Tali difficoltà hanno portato molti autori che si occupano di mitologia a ignorare questi strani legami di sangue. Si ammette senza problemi che il malvagio Bress sia figlio di Elatha e che il fulgido Lúg sia nipote di Balor, anche perché l'intera trama del Cath Maige Tuired si regge su queste due scomode parentele, ma di solito i compilatori dei dizionari mitologici separano nettamente i Fomóire dalle Túatha Dé Danann.

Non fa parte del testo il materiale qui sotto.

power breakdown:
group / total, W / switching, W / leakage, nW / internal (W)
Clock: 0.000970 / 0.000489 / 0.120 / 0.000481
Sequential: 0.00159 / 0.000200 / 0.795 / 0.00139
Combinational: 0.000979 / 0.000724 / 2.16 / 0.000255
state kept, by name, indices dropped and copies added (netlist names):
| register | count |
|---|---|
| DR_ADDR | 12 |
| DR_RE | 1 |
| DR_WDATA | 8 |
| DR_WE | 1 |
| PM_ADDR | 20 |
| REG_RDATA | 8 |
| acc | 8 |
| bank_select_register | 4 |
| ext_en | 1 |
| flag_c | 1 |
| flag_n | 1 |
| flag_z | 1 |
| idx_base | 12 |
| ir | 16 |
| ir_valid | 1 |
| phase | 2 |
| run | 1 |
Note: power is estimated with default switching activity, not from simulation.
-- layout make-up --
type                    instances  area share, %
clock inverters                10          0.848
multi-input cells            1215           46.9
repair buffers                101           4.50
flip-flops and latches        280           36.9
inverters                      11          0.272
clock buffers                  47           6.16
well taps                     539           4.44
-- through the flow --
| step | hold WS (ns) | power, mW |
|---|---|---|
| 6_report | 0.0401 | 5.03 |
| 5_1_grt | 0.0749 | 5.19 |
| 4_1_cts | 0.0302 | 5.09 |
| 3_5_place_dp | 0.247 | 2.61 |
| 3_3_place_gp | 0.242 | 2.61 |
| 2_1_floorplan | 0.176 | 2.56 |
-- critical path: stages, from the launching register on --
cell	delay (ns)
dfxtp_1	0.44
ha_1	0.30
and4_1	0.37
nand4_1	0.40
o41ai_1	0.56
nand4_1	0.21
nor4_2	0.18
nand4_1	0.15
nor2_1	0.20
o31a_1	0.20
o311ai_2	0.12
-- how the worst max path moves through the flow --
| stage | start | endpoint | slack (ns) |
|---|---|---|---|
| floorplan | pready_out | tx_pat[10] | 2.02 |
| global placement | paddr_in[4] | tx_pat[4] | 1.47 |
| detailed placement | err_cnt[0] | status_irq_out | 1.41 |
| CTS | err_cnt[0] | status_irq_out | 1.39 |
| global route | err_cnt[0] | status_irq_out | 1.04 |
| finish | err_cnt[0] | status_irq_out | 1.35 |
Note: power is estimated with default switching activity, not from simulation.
[src/verilog/clock_tree_defs.svh]
// Register indices, field positions, reset values and timing counts
`ifndef CLOCK_TREE_DEFS_SVH
`define CLOCK_TREE_DEFS_SVH
// ==========================================================
// Register indices (byte address is four times the index)
`define IDX_DIV_SLOW    6'h14
`define IDX_RATE_RATIO  6'h15
`define IDX_GATE        6'h16
`define IDX_BCLK_DIR    6'h19
`define IDX_BCLK_DIV    6'h1a
`define IDX_LRCLK       6'h1b
`define IDX_DAC_CFG     6'h21
`define IDX_FLL_REF     6'h3e
`define IDX_STATUS      6'h3f
// ==========================================================
// Field positions
`define B_MASTER_DIV2   0
`define B_SLOW_X4       13
`define B_SLOW_DIV16    14
`define F_RATIO         13:10
`define F_RATE          2:0
`define B_INVERT        15
`define B_SRC           14
`define B_SLOW_HALF     12
`define B_GPIO_OUTPUT_CLOCK_ON      3
`define B_SYS_GATE      2
`define B_DSP_ON        1
`define B_SLOW_ON       0
`define B_BCLK_DIR      6
`define F_BCLK_DIV      4:0
`define F_GPIO_OUTPUT_CLOCK_DIVIDER     11:8
`define B_LRCLK_DIR     11
`define F_LRCLK_RATE    10:0
`define B_DAC_DOUBLE    6
`define F_FLL_REF       1:0
// ==========================================================
// Reset values and implemented-bit masks
`define RST_RATE_RATIO  16'h0c05
`define RST_BCLK_DIV    16'h0004
`define RST_LRCLK       16'h0040
`define MSK_DIV_SLOW    16'h6001
`define MSK_RATE_RATIO  16'h3c07
`define MSK_GATE        16'hd00f
`define MSK_BCLK_DIR    16'h0040
`define MSK_BCLK_DIV    16'h0f1f
`define MSK_LRCLK       16'h0fff
`define MSK_DAC_CFG     16'h0040
`define MSK_FLL_REF     16'h0003
// ==========================================================
// Timing
`define CLK_PERIOD_PS   25000
`define MCLK_LOSS_NS    1000
`define MCLK_LOSS_CYC   (`MCLK_LOSS_NS * 1000 / `CLK_PERIOD_PS)
`define TICK256_KHZ     17'd256
`define LRCLK_MIN_RATE  11'd8
`define SLOW_BASE_TICKS 16'd256
`endif

[src/verilog/clock_tree_pkg.sv]
// Types shared by the clock tree and its bench
package clock_tree_pkg;
  typedef struct packed {
    logic        psel;
    logic        penable;
    logic        pwrite;
    logic [7:0]  paddr;
    logic [31:0] pwdata;
    logic [3:0]  pstrb;
  } apb_req_t;
  typedef struct packed {
    logic        pready;
    logic        pslverr;
    logic [31:0] prdata;
  } apb_rsp_t;
  typedef enum logic [1:0] {
    REF_MASTER = 2'b00,
    REF_BIT    = 2'b01,
    REF_FRAME  = 2'b10,
    REF_FREE   = 2'b11
  } fll_ref_t;
  typedef struct packed {
    logic sys;
    logic dsp;
    logic fs;
    logic bclk;
    logic lrclk;
    logic gpio_output_clock;
    logic t256;
    logic slow;
    logic fll_ref;
    logic fll_free;
  } ticks_t;
  typedef struct packed {
    logic [4:0]  adc_div;
    logic [4:0]  dac_div;
    logic [4:0]  dsp_div;
    logic [10:0] servo_div;
  } dividers_t;
  typedef struct packed {
    logic [15:0] r_div_slow;
    logic [15:0] r_rate_ratio;
    logic [15:0] r_gate;
    logic [15:0] r_bclk_dir;
    logic [15:0] r_bclk_div;
    logic [15:0] r_lrclk;
    logic [15:0] r_dac_cfg;
    logic [15:0] r_fll_ref;
    logic [2:0]  mclk_sy;
    logic [2:0]  bclk_sy;
    logic [2:0]  lrclk_sy;
    logic [5:0]  loss_cnt;
    logic        half;
    logic [10:0] fs_cnt;
    logic [16:0] acc_256;
    logic [16:0] acc_op;
    logic [16:0] acc_bclk;
    logic [10:0] lr_cnt;
    logic [15:0] slow_cnt;
    ticks_t      ticks;
    dividers_t   divs;
    logic        bclk_oe;
    logic        lrclk_oe;
    apb_rsp_t    rsp;
  } state_t;
endpackage : clock_tree_pkg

La soluzione a questa apparente incongruenza in realtà è molto più semplice di quanto non appaia a prima vista e si trova già nelle prime opere di carattere divulgativo (MacCulloch 1911). La maggior parte dei panthea indoeuropei sono tipicamente strutturati su una serie di due generazioni divine, che a un certo punto finiscono fatalmente per scontrarsi. Che i maggiori esponenti tra le Túatha Dé Danann abbiano legami di parentela con i Fomóire non deve stupire, in quanto, nel mito originale, le Túatha Dé Danann disendevano probabilmente dagli stessi Fomóire, così come in Grecia la generazione olimpica deriva da quella titanica, o in India i Deva sono legati agli antichi Asura. È la stessa distinzione che, con qualche cautela, può essere fatta risalire all'antichità mesopotamica, nel confronto tra gli antichi dèi Anunnaki e i più giovani dèi Igigi.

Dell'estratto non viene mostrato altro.